**src/sbd_pkg.sv**
```systemverilog
// Purpose: shared types and constants for the sensor bus slave command decoder
// Assumes: command and response words are 16 bits plus a 4-bit check field
// Notes: crc helper is shared by command checking and response building
`default_nettype none
package sbd_pkg;

	// command word layout, most significant field first
	typedef struct packed {
		logic [7:0] data;
		logic [3:0] addr;
		logic [3:0] code;
	} sbd_cmd_t;

	// one long word on the bus with its check field
	typedef struct packed {
		logic [15:0] word;
		logic [3:0] crc;
	} sbd_frame_t;

	// response slot tracking
	typedef enum logic [1:0] {
		RS_IDLE = 2'b01,
		RS_PEND = 2'b10
	} sbd_rsp_state_t;

	// command codes
	localparam logic [3:0] CMD_INIT = 4'h0;
	localparam logic [3:0] CMD_STATUS = 4'h1;
	localparam logic [3:0] CMD_AN0 = 4'h2;
	localparam logic [3:0] CMD_IOCTL = 4'h3;
	localparam logic [3:0] CMD_ID = 4'h4;
	localparam logic [3:0] CMD_AN1 = 4'h5;
	localparam logic [3:0] CMD_CLEAR = 4'h7;
	localparam logic [3:0] CMD_FMT = 4'ha;

	// node addressing
	localparam logic [3:0] ADDR_GLOBAL = 4'h0;
	localparam logic [3:0] NODE_RST = 4'h0;

	// data bit positions
	localparam int BIT_HS = 6;
	localparam int BIT_LS = 5;
	localparam int BIT_OD = 4;
	localparam int BIT_RW = 7;

	// format register pointers and values
	localparam logic [2:0] FREG_POLY = 3'h0;
	localparam logic [2:0] FREG_SEED = 3'h2;
	localparam logic [2:0] FREG_SWLEN = 3'h5;
	localparam logic [2:0] FREG_SEL = 3'h7;
	localparam logic [3:0] POLY_STD = 4'h1;
	localparam logic [3:0] SEED_STD = 4'ha;
	localparam logic [3:0] SWLEN_STD = 4'h8;
	localparam logic [3:0] SWLEN_ALT = 4'ha;
	localparam logic [3:0] SEL_STD = 4'h0;
	localparam logic [3:0] SEL_ENH = 4'hf;

	// register bus byte offsets
	localparam logic [3:0] OFF_CTRL = 4'h0;
	localparam logic [3:0] OFF_STATUS = 4'h4;
	localparam logic [3:0] OFF_ADC0 = 4'h8;
	localparam logic [3:0] OFF_ADC1 = 4'hc;
	localparam logic [31:0] CTRL_RST = 32'h0000_0001;
	localparam int CTRL_CRC_EN = 0;
	localparam int ADC_W = 10;

	// check field over a 16-bit word, msb first
	function automatic logic [3:0] crc4(input logic [15:0] d, input logic [3:0] poly, input logic [3:0] seed);
		logic [3:0] c;
		logic fb;
		c = seed;
		fb = 1'b0;
		for (int i = 15; i >= 0; i--) begin
			fb = c[3] ^ d[i];
			c = {c[2:0], 1'b0} ^ (fb ? poly : 4'h0);
		end
		return c;
	endfunction

endpackage
`default_nettype wire

```
**src/sbd_cmd_decoder.sv**
```systemverilog
// Purpose: decode sensor bus commands and build long-word responses
// Assumes: one frame per cmd_valid_i pulse; msg_start_i marks each new bus message
// Notes: software supplies conversion results and reads status over Avalon-MM
//
// Overview of operation
// every frame carries a four-bit check field
// init command closes high switch on bit
// init command closes low switch independently
// init command adopts data low nibble address
// dither bit zero disables, one enables
// io control sets pin directions, one output
// output pins driven to their level bits
// format command writes when top bit set
// bits six to four pick format register
// low data nibble is format write value
// response starts with node address, zeros
// init and status report switch states
// status returns sampled pin levels
// id response returns version and flag
// format response echoes read or write
// format response returns register pointer
// format response returns register contents
// io response echoes levels and directions
// don't-care command bits are ignored
// analog responses carry upper eight result bits
// clear and reserved codes get no response
// act on own or global address only
// response goes out in next message
//
// Implementation choices: register access over Avalon-MM and the register offsets.
`timescale 1ns/10ps
`default_nettype none
module sbd_cmd_decoder #(
	parameter logic [3:0] VERSION = 4'h1, // arbitrary value
	parameter logic ID_FLAG = 1'b0 // arbitrary value
) (
	input wire logic clock_i,
	input wire logic rstn_i,
	input wire logic msg_start_i,
	input wire logic cmd_valid_i,
	input wire sbd_pkg::sbd_frame_t cmd_frame_i,
	input wire logic [2:0] io_in_i,
	output logic rsp_valid_o,
	output sbd_pkg::sbd_frame_t rsp_frame_o,
	output logic hs_switch_o,
	output logic ls_switch_o,
	output logic dither_o,
	output logic [2:0] io_out_o,
	output logic [2:0] io_oe_o,
	output logic enhanced_o,
	input wire logic [3:0] avs_address_i,
	input wire logic avs_read_i,
	input wire logic avs_write_i,
	input wire logic [31:0] avs_writedata_i,
	input wire logic [3:0] avs_byteenable_i,
	output logic [31:0] avs_readdata_o,
	output logic avs_waitrequest_o
);

	////////////////////////////////////////////////////////////////////////
	// reset release
	logic rst_meta_ff;
	logic rst_n_ff;

	// two-stage release so downstream logic leaves reset on a clean edge
	always_ff @(posedge clock_i or negedge rstn_i) begin
		if (!rstn_i) begin
			rst_meta_ff <= 1'b0;
			rst_n_ff <= 1'b0;
		end else begin
			rst_meta_ff <= 1'b1;
			rst_n_ff <= rst_meta_ff;
		end
	end

	////////////////////////////////////////////////////////////////////////
	// state
	localparam int ADC_W = sbd_pkg::ADC_W;
	logic [3:0] node_ff;
	logic hs_ff;
	logic ls_ff;
	logic od_ff;
	logic [2:0] lvl_ff;
	logic [2:0] dir_ff;
	logic [2:0] io_smp_ff;
	logic [3:0] poly_ff;
	logic [3:0] seed_ff;
	logic [3:0] swlen_ff;
	logic [3:0] sel_ff;
	logic [31:0] ctrl_ff;
	logic [ADC_W-1:0] adc0_ff;
	logic [ADC_W-1:0] adc1_ff;
	logic [7:0] crc_err_ff;
	sbd_pkg::sbd_rsp_state_t rs_ff;
	logic [3:0] pend_code_ff;
	logic [7:0] pend_data_ff;
	logic rsp_valid_ff;
	sbd_pkg::sbd_frame_t rsp_frame_ff;
	logic wreq_ff;
	logic [31:0] rdata_ff;

	////////////////////////////////////////////////////////////////////////
	// command decode
	sbd_pkg::sbd_cmd_t cmd;
	logic enh;
	logic [3:0] act_poly;
	logic [3:0] act_seed;
	logic crc_ok;
	logic take;
	logic speak;
	logic is_clear;
	logic fmt_wr;
	logic [2:0] fptr;
	logic [3:0] fval;

	// only the fields each code uses are looked at, the rest are don't-care
	assign cmd = sbd_pkg::sbd_cmd_t'(cmd_frame_i.word);
	assign enh = (sel_ff == sbd_pkg::SEL_ENH);
	assign act_poly = enh ? poly_ff : sbd_pkg::POLY_STD;
	assign act_seed = enh ? seed_ff : sbd_pkg::SEED_STD;
	// a bad check field drops the word before any side effect
	assign crc_ok = !ctrl_ff[sbd_pkg::CTRL_CRC_EN]
		|| (sbd_pkg::crc4(cmd_frame_i.word, act_poly, act_seed) == cmd_frame_i.crc);
	assign take = cmd_valid_i && crc_ok
		&& ((cmd.addr == node_ff) || (cmd.addr == sbd_pkg::ADDR_GLOBAL));
	assign is_clear = take && (cmd.code == sbd_pkg::CMD_CLEAR);
	assign fmt_wr = take && (cmd.code == sbd_pkg::CMD_FMT) && cmd.data[sbd_pkg::BIT_RW];
	assign fptr = cmd.data[6:4];
	assign fval = cmd.data[3:0];

	// global address acts silently; clear and reserved codes never answer
	always_comb begin
		speak = 1'b0;
		if (take && (cmd.addr != sbd_pkg::ADDR_GLOBAL)) begin
			case (cmd.code)
				sbd_pkg::CMD_INIT, sbd_pkg::CMD_STATUS, sbd_pkg::CMD_AN0, sbd_pkg::CMD_IOCTL,
				sbd_pkg::CMD_ID, sbd_pkg::CMD_AN1, sbd_pkg::CMD_FMT: speak = 1'b1;
				default: speak = 1'b0;
			endcase
		end
	end

	////////////////////////////////////////////////////////////////////////
	// node, switches, dither
	always_ff @(posedge clock_i or negedge rst_n_ff) begin
		if (!rst_n_ff) begin
			node_ff <= sbd_pkg::NODE_RST;
			hs_ff <= 1'b0;
			ls_ff <= 1'b0;
			od_ff <= 1'b0;
		end else if (is_clear) begin
			node_ff <= sbd_pkg::NODE_RST;
			hs_ff <= 1'b0;
			ls_ff <= 1'b0;
			od_ff <= 1'b0;
		end else if (take && (cmd.code == sbd_pkg::CMD_INIT)) begin
			hs_ff <= cmd.data[sbd_pkg::BIT_HS];
			ls_ff <= cmd.data[sbd_pkg::BIT_LS];
			od_ff <= cmd.data[sbd_pkg::BIT_OD];
			node_ff <= cmd.data[3:0];
		end
	end

	// general pins: direction and level; inputs are taken as synchronous
	always_ff @(posedge clock_i or negedge rst_n_ff) begin
		if (!rst_n_ff) begin
			lvl_ff <= 3'h0;
			dir_ff <= 3'h0;
			io_smp_ff <= 3'h0;
		end else begin
			io_smp_ff <= io_in_i;
			if (is_clear) begin
				lvl_ff <= 3'h0;
				dir_ff <= 3'h0;
			end else if (take && (cmd.code == sbd_pkg::CMD_IOCTL)) begin
				dir_ff <= cmd.data[2:0];
				lvl_ff <= cmd.data[6:4];
			end
		end
	end

	////////////////////////////////////////////////////////////////////////
	// format registers; once enhanced, only a return to standard is accepted
	always_ff @(posedge clock_i or negedge rst_n_ff) begin
		if (!rst_n_ff) begin
			poly_ff <= sbd_pkg::POLY_STD;
			seed_ff <= sbd_pkg::SEED_STD;
			swlen_ff <= sbd_pkg::SWLEN_STD;
			sel_ff <= sbd_pkg::SEL_STD;
		end else if (is_clear) begin
			poly_ff <= sbd_pkg::POLY_STD;
			seed_ff <= sbd_pkg::SEED_STD;
			swlen_ff <= sbd_pkg::SWLEN_STD;
			sel_ff <= sbd_pkg::SEL_STD;
		end else if (fmt_wr) begin
			case (fptr)
				sbd_pkg::FREG_POLY: if (!enh) poly_ff <= fval;
				sbd_pkg::FREG_SEED: if (!enh) seed_ff <= fval;
				sbd_pkg::FREG_SWLEN: begin
					if (!enh && ((fval == sbd_pkg::SWLEN_STD) || (fval == sbd_pkg::SWLEN_ALT))) swlen_ff <= fval;
				end
				sbd_pkg::FREG_SEL: begin
					// all four bits in one write, guards against a corrupted word
					if (!enh && (fval == sbd_pkg::SEL_ENH)) sel_ff <= sbd_pkg::SEL_ENH;
					else if (enh && (fval == sbd_pkg::SEL_STD)) sel_ff <= sbd_pkg::SEL_STD;
				end
				default: ; // reserved slots hold nothing
			endcase
		end
	end

	// format register readback, reserved slots read zero
	function automatic logic [3:0] freg(input logic [2:0] p, input logic [3:0] po, input logic [3:0] se,
		input logic [3:0] sw, input logic [3:0] sl);
		case (p)
			sbd_pkg::FREG_POLY: return po;
			sbd_pkg::FREG_SEED: return se;
			sbd_pkg::FREG_SWLEN: return sw;
			sbd_pkg::FREG_SEL: return sl;
			default: return 4'h0;
		endcase
	endfunction

	////////////////////////////////////////////////////////////////////////
	// response builder, evaluated from current state when the slot opens
	logic [15:0] rsp_word;
	logic [7:0] rsp_data;

	always_comb begin
		rsp_data = 8'h00;
		case (pend_code_ff)
			sbd_pkg::CMD_INIT: rsp_data = {1'b0, hs_ff, ls_ff, 1'b0, node_ff};
			sbd_pkg::CMD_STATUS: rsp_data = {1'b0, hs_ff, ls_ff, 2'b00, io_smp_ff};
			sbd_pkg::CMD_AN0: rsp_data = adc0_ff[ADC_W-1:ADC_W-8];
			sbd_pkg::CMD_AN1: rsp_data = adc1_ff[ADC_W-1:ADC_W-8];
			sbd_pkg::CMD_IOCTL: rsp_data = {1'b0, lvl_ff, 1'b0, dir_ff};
			sbd_pkg::CMD_ID: rsp_data = {VERSION, 3'b000, ID_FLAG};
			sbd_pkg::CMD_FMT: rsp_data = {pend_data_ff[sbd_pkg::BIT_RW], pend_data_ff[6:4],
				freg(pend_data_ff[6:4], poly_ff, seed_ff, swlen_ff, sel_ff)};
			default: rsp_data = 8'h00;
		endcase
		rsp_word = {node_ff, 4'h0, rsp_data};
	end

	// a response waits for the next message and is sent once
	always_ff @(posedge clock_i or negedge rst_n_ff) begin
		if (!rst_n_ff) begin
			rs_ff <= sbd_pkg::RS_IDLE;
			pend_code_ff <= 4'h0;
			pend_data_ff <= 8'h00;
			rsp_valid_ff <= 1'b0;
			rsp_frame_ff <= '0;
		end else begin
			rsp_valid_ff <= 1'b0;
			case (rs_ff)
				sbd_pkg::RS_IDLE: begin
					if (speak) begin
						rs_ff <= sbd_pkg::RS_PEND;
						pend_code_ff <= cmd.code;
						pend_data_ff <= cmd.data;
					end
				end
				sbd_pkg::RS_PEND: begin
					if (msg_start_i) begin
						rs_ff <= sbd_pkg::RS_IDLE;
						rsp_valid_ff <= 1'b1;
						rsp_frame_ff.word <= rsp_word;
						rsp_frame_ff.crc <= sbd_pkg::crc4(rsp_word, act_poly, act_seed);
					end else if (take && !speak) begin
						rs_ff <= sbd_pkg::RS_IDLE;
					end else if (speak) begin
						pend_code_ff <= cmd.code;
						pend_data_ff <= cmd.data;
					end
				end
				default: rs_ff <= sbd_pkg::RS_IDLE;
			endcase
		end
	end

	////////////////////////////////////////////////////////////////////////
	// avalon slave: one wait cycle, then the access completes
	logic avs_req;
	logic avs_wr_now;
	logic [31:0] rd_mux;

	assign avs_req = avs_read_i || avs_write_i;
	assign avs_wr_now = avs_write_i && !wreq_ff;

	// byte-lane merge for register writes
	function automatic logic [31:0] be_merge(input logic [31:0] old, input logic [31:0] wd, input logic [3:0] be);
		logic [31:0] r;
		r = old;
		for (int b = 0; b < 4; b++) begin
			if (be[b]) r[b*8 +: 8] = wd[b*8 +: 8];
		end
		return r;
	endfunction

	// unmapped offsets read zero and swallow writes
	always_comb begin
		rd_mux = 32'h0;
		case (avs_address_i)
			sbd_pkg::OFF_CTRL: rd_mux = ctrl_ff;
			sbd_pkg::OFF_STATUS: rd_mux = {13'h0, io_smp_ff, crc_err_ff, sel_ff[3], od_ff, ls_ff, hs_ff, node_ff};
			sbd_pkg::OFF_ADC0: rd_mux = {22'h0, adc0_ff};
			sbd_pkg::OFF_ADC1: rd_mux = {22'h0, adc1_ff};
			default: rd_mux = 32'h0;
		endcase
	end

	always_ff @(posedge clock_i or negedge rst_n_ff) begin
		if (!rst_n_ff) begin
			wreq_ff <= 1'b1;
			rdata_ff <= 32'h0;
		end else begin
			wreq_ff <= !(avs_req && wreq_ff);
			if (avs_req && wreq_ff) rdata_ff <= rd_mux;
		end
	end

	// writable registers take effect on the edge after the wait ends, when the access completes
	always_ff @(posedge clock_i or negedge rst_n_ff) begin
		if (!rst_n_ff) begin
			ctrl_ff <= sbd_pkg::CTRL_RST;
			adc0_ff <= '0;
			adc1_ff <= '0;
		end else if (avs_wr_now) begin
			case (avs_address_i)
				sbd_pkg::OFF_CTRL: ctrl_ff <= be_merge(ctrl_ff, avs_writedata_i, avs_byteenable_i) & 32'h0000_0001;
				sbd_pkg::OFF_ADC0: adc0_ff <= ADC_W'(be_merge({22'h0, adc0_ff}, avs_writedata_i, avs_byteenable_i));
				sbd_pkg::OFF_ADC1: adc1_ff <= ADC_W'(be_merge({22'h0, adc1_ff}, avs_writedata_i, avs_byteenable_i));
				default: ;
			endcase
		end
	end

	// saturating count of dropped words, software sees link quality
	always_ff @(posedge clock_i or negedge rst_n_ff) begin
		if (!rst_n_ff) begin
			crc_err_ff <= 8'h00;
		end else if (cmd_valid_i && !crc_ok && (crc_err_ff != 8'hff)) begin
			crc_err_ff <= crc_err_ff + 8'h01;
		end
	end

	////////////////////////////////////////////////////////////////////////
	// outputs
	assign rsp_valid_o = rsp_valid_ff;
	assign rsp_frame_o = rsp_frame_ff;
	assign hs_switch_o = hs_ff;
	assign ls_switch_o = ls_ff;
	assign dither_o = od_ff;
	assign io_out_o = lvl_ff;
	assign io_oe_o = dir_ff;
	assign enhanced_o = sel_ff[3];
	assign avs_readdata_o = rdata_ff;
	assign avs_waitrequest_o = wreq_ff;

	////////////////////////////////////////////////////////////////////////
	// checks
	a_init_switches: assert property (@(posedge clock_i) disable iff (!rst_n_ff)
		take && (cmd.code == sbd_pkg::CMD_INIT) |=> (hs_switch_o == $past(cmd.data[6]))
			&& (ls_switch_o == $past(cmd.data[5])) && (dither_o == $past(cmd.data[4])))
		else $error("init did not set switches or dither");

	a_node_adopt: assert property (@(posedge clock_i) disable iff (!rst_n_ff)
		take && (cmd.code == sbd_pkg::CMD_INIT) |=> node_ff == $past(cmd.data[3:0]))
		else $error("node address not adopted");

	a_io_config: assert property (@(posedge clock_i) disable iff (!rst_n_ff)
		take && (cmd.code == sbd_pkg::CMD_IOCTL) |=> (io_oe_o == $past(cmd.data[2:0]))
			&& (io_out_o == $past(cmd.data[6:4])))
		else $error("pin direction or level wrong");

	a_fmt_read_only: assert property (@(posedge clock_i) disable iff (!rst_n_ff)
		take && (cmd.code == sbd_pkg::CMD_FMT) && !cmd.data[7] |=> $stable(poly_ff) && $stable(seed_ff)
			&& $stable(swlen_ff) && $stable(sel_ff))
		else $error("format read changed a register");

	a_crc_reject: assert property (@(posedge clock_i) disable iff (!rst_n_ff)
		cmd_valid_i && !crc_ok && (rs_ff == sbd_pkg::RS_IDLE) && !msg_start_i |=> $stable(node_ff)
			&& (rs_ff == sbd_pkg::RS_IDLE))
		else $error("bad check field was acted on");

	a_rsp_header: assert property (@(posedge clock_i) disable iff (!rst_n_ff)
		rsp_valid_o |-> rsp_frame_o.word[11:8] == 4'h0)
		else $error("response header bits not zero");

	a_rsp_next_msg: assert property (@(posedge clock_i) disable iff (!rst_n_ff)
		rsp_valid_o |-> $past(msg_start_i) && ($past(rs_ff) == sbd_pkg::RS_PEND) ##1 !rsp_valid_o)
		else $error("response outside the next message slot");

	a_global_silent: assert property (@(posedge clock_i) disable iff (!rst_n_ff)
		take && (cmd.addr == sbd_pkg::ADDR_GLOBAL) && !msg_start_i |=> rs_ff == sbd_pkg::RS_IDLE ##1 !rsp_valid_o)
		else $error("global command produced a response");

	a_no_answer: assert property (@(posedge clock_i) disable iff (!rst_n_ff)
		take && ((cmd.code == sbd_pkg::CMD_CLEAR) || (cmd.code == 4'h6)) && (rs_ff == sbd_pkg::RS_IDLE)
			|=> rs_ff == sbd_pkg::RS_IDLE)
		else $error("clear or reserved code queued a response");

	a_bus_wait: assert property (@(posedge clock_i) disable iff (!rst_n_ff)
		avs_req && avs_waitrequest_o |=> !avs_waitrequest_o ##1 avs_waitrequest_o)
		else $error("bus wait not exactly one cycle");

endmodule
`default_nettype wire

```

· · · · ·

◆ Exercise aim ◆
Using the listing above, show each line with the word "first" in it.

◆ Exercise answer ◆
	// command word layout, most significant field first
	// check field over a 16-bit word, msb first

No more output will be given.